◆ Exercise objective ◆
Restate, word for word, the lines from the opening line of the data through the line containing "change 2: new", both included, and nothing else.

Records from a dataset
****************************************
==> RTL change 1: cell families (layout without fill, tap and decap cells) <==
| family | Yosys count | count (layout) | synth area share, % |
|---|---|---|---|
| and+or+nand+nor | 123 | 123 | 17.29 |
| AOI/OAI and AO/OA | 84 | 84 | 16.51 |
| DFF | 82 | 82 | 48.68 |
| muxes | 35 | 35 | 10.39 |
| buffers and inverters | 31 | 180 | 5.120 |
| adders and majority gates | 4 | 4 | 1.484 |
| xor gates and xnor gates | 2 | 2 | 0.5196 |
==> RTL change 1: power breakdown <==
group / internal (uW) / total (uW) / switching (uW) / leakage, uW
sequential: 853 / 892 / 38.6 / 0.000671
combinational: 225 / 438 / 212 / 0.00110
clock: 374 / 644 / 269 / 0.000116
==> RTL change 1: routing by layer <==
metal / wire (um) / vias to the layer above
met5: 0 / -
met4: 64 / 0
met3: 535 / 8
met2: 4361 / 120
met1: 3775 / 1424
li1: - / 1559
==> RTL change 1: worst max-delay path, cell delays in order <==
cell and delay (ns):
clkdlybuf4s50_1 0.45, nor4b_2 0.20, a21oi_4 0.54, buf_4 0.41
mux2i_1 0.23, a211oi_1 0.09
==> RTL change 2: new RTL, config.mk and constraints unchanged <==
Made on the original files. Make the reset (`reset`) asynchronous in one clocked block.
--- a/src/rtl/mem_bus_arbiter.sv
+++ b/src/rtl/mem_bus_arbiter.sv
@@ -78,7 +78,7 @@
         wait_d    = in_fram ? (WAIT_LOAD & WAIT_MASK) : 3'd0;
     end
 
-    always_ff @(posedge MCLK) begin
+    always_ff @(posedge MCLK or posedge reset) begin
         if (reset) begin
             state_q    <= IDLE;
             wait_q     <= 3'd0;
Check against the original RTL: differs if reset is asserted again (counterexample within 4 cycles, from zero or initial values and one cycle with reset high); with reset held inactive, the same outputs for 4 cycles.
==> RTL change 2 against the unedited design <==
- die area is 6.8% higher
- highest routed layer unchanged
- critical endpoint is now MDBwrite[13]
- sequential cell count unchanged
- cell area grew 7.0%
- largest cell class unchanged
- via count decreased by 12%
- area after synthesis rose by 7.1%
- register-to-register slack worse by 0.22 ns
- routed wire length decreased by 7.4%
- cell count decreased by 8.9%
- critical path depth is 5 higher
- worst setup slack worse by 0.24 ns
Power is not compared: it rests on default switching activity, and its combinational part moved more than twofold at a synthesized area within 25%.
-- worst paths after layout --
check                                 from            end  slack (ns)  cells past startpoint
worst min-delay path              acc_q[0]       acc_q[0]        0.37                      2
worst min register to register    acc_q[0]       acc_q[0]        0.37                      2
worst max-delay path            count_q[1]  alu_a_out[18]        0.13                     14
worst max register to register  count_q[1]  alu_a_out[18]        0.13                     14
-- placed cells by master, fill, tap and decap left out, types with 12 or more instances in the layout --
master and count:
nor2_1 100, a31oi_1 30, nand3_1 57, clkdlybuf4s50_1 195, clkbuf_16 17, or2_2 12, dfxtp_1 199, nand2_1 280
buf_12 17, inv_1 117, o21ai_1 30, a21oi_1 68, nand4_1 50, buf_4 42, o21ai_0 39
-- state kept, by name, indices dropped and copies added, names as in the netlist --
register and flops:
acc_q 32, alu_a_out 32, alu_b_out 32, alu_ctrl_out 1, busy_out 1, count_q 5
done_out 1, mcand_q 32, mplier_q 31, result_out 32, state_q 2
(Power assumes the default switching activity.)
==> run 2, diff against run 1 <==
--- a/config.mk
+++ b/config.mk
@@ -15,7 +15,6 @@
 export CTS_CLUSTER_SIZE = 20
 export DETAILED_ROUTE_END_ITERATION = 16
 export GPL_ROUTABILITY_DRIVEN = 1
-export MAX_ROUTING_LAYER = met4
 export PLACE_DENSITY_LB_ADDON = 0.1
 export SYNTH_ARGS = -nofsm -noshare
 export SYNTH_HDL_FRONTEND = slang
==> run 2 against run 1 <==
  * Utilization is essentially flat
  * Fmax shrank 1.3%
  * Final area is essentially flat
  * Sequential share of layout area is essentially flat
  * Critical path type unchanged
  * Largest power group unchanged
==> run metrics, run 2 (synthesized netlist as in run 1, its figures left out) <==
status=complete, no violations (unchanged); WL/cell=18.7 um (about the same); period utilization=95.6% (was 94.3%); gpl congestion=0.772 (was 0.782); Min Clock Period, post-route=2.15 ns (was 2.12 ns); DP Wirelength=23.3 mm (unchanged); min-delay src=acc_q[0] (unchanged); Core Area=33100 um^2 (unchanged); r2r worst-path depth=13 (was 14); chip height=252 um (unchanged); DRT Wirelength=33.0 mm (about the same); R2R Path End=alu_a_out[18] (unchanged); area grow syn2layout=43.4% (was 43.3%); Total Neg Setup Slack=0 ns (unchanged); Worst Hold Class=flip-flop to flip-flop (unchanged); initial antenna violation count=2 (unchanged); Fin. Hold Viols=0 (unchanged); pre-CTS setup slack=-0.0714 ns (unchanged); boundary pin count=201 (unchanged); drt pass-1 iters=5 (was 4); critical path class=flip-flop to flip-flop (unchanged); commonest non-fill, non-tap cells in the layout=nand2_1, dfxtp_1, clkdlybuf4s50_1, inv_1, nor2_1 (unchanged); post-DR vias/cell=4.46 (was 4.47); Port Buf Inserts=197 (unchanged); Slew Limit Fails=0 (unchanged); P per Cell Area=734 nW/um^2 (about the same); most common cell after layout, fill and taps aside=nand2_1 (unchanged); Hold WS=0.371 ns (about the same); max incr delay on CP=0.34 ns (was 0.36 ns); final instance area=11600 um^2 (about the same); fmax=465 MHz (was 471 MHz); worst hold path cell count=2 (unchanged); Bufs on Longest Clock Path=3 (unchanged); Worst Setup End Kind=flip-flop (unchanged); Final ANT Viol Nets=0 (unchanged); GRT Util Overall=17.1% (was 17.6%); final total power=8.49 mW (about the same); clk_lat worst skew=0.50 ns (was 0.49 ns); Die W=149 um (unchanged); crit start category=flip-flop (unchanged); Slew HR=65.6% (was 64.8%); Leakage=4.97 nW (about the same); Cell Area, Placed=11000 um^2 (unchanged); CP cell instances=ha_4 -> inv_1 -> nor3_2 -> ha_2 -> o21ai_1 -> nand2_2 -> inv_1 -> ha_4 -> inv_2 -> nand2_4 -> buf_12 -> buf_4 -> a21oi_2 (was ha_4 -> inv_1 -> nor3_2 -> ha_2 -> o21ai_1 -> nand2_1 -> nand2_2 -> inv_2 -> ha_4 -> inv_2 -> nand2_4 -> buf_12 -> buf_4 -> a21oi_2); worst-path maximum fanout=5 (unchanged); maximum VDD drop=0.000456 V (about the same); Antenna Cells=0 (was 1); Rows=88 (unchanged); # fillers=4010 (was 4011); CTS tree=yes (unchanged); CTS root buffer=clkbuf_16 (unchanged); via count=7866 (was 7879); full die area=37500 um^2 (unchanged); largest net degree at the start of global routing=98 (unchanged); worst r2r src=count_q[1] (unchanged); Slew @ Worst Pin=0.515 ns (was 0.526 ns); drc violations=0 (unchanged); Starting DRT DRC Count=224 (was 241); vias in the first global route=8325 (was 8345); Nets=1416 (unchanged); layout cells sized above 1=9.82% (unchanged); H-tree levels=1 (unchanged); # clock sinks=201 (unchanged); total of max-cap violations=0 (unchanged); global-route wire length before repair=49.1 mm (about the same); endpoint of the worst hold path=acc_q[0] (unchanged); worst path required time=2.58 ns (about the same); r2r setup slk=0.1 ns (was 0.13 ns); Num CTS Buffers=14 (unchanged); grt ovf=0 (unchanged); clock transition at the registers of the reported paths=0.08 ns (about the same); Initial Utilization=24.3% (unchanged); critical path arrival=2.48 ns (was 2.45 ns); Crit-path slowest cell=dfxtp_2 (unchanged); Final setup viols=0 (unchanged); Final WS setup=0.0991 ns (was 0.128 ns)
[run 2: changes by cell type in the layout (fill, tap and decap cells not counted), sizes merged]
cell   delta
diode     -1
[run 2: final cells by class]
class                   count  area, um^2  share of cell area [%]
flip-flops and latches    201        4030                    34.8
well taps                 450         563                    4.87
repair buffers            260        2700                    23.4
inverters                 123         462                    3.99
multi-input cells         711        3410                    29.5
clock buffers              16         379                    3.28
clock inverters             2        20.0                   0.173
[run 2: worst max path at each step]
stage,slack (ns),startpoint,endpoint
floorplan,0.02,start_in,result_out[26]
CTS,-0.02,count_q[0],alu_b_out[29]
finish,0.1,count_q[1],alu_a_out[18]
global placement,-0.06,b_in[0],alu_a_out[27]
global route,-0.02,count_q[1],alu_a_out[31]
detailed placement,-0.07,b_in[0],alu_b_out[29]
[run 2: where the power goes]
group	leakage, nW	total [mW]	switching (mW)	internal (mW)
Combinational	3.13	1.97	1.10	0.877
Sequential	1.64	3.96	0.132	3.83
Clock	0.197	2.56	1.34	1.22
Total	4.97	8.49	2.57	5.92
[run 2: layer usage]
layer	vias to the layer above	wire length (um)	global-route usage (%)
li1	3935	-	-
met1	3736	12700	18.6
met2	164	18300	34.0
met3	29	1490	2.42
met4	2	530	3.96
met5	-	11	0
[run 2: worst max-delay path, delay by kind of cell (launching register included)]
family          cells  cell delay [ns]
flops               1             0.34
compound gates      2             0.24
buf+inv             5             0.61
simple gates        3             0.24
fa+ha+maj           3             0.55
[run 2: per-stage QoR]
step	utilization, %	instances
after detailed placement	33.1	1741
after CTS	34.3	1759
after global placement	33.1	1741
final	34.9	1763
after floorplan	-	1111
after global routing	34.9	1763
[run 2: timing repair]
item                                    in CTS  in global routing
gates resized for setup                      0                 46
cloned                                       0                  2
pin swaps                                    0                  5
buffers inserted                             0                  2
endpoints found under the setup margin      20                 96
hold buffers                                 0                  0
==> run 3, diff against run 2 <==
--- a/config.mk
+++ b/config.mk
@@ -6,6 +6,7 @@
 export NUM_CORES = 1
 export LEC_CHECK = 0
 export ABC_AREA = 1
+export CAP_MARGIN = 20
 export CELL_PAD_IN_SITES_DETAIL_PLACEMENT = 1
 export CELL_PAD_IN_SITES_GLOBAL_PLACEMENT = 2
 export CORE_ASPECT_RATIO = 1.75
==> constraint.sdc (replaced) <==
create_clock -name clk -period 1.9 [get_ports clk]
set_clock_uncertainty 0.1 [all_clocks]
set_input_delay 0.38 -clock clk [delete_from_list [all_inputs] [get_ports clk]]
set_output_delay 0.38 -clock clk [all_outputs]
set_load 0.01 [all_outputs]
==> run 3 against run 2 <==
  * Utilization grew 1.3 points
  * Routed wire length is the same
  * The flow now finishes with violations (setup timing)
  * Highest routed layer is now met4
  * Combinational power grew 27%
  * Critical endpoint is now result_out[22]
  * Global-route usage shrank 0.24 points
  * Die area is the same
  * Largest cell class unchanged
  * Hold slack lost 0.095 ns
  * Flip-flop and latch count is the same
****************************************
◆ Solution below ◆
==> RTL change 1: cell families (layout without fill, tap and decap cells) <==
| family | Yosys count | count (layout) | synth area share, % |
|---|---|---|---|
| and+or+nand+nor | 123 | 123 | 17.29 |
| AOI/OAI and AO/OA | 84 | 84 | 16.51 |
| DFF | 82 | 82 | 48.68 |
| muxes | 35 | 35 | 10.39 |
| buffers and inverters | 31 | 180 | 5.120 |
| adders and majority gates | 4 | 4 | 1.484 |
| xor gates and xnor gates | 2 | 2 | 0.5196 |
==> RTL change 1: power breakdown <==
group / internal (uW) / total (uW) / switching (uW) / leakage, uW
sequential: 853 / 892 / 38.6 / 0.000671
combinational: 225 / 438 / 212 / 0.00110
clock: 374 / 644 / 269 / 0.000116
==> RTL change 1: routing by layer <==
metal / wire (um) / vias to the layer above
met5: 0 / -
met4: 64 / 0
met3: 535 / 8
met2: 4361 / 120
met1: 3775 / 1424
li1: - / 1559
==> RTL change 1: worst max-delay path, cell delays in order <==
cell and delay (ns):
clkdlybuf4s50_1 0.45, nor4b_2 0.20, a21oi_4 0.54, buf_4 0.41
mux2i_1 0.23, a211oi_1 0.09
==> RTL change 2: new RTL, config.mk and constraints unchanged <==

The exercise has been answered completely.